Underneath the file details are tabs that show a preview of the file (with syntax highlighting), a list of all the revisions that this file belongs in, or was committed to, who performed the commit, and the log message for the commit, and a tab that shows any artifact associations. Throughout SpiraTeam, revisions are indicated by the
By clicking on a revision in SpiraTeam, you will be taken to the revision details page.
The revision details screen shows the log for the commit, the commit date and author. At the bottom of the page are two tabs, Files and Associations. The Files tab lists all files that were a part of this commit, with their full path, size, latest revision and date of edit.

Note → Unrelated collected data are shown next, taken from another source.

## config.mk

```make
export PLATFORM = sky130hd
export DESIGN_NAME = vbr_iowin_status
export DESIGN_NICKNAME = d
export VERILOG_FILES = /design/src/rtl/vbr_iowin_pkg.sv /design/src/rtl/vbr_win_regs.sv /design/src/rtl/vbr_win_decode.sv /design/src/rtl/vbr_sec_status.sv /design/src/rtl/vbr_iowin_status.sv
export SDC_FILE = /design/constraint.sdc
export NUM_CORES = 1
export LEC_CHECK = 0
export ABC_AREA = 0
export ABC_CLOCK_PERIOD_IN_PS = 1800
export BUFFER_PORTS_ARGS = -buffer_cell sky130_fd_sc_hd__buf_2
export CAP_MARGIN = 5
export CORE_ASPECT_RATIO = 0.7
export CORE_MARGIN = 2
export CORE_UTILIZATION = 39
export CTS_CLUSTER_DIAMETER = 200
export CTS_CLUSTER_SIZE = 12
export DETAILED_ROUTE_END_ITERATION = 8
export PLACE_DENSITY = 0.78
export SLEW_MARGIN = 20
export SYNTH_ARGS = -nofsm -noshare
export SYNTH_HDL_FRONTEND = slang
export SYNTH_SLANG_ARGS = --single-unit
```

## constraint.sdc

```tcl
create_clock -name clk -period 1.8 [get_ports clk]
set_input_delay 0.09 -clock clk [delete_from_list [all_inputs] [get_ports clk]]
set_output_delay 0.09 -clock clk [all_outputs]
set_load 0.005 [all_outputs]
```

The Associations tab shows any artifact (Incident, Requirement, Test Case, Test Set) that the log message references. See Source Code Associations
Linking an artifact is quite simple. To maintain the readability of Git commit messages, we adopted a square bracket token. The token is in the format of:
[<artifact identifier>:<artifact id>]
The first half, the Artifact Identifier, is a two-letter code that is used throughout SpiraTeam, and is visible on almost every page in the application. For example, a requirement's identifier is "RQ". Incidents are "IN", and test cases are "TC". The artifact ID is the number of the artifact. So by creating a commit message that reads:
SpiraTeam will automatically detect tokens and will include links to them under the Associations tab for a revision detail.
If you forget to add the association during the commit, you can use the 'Add Association' option within SpiraTeam to add the association after the fact.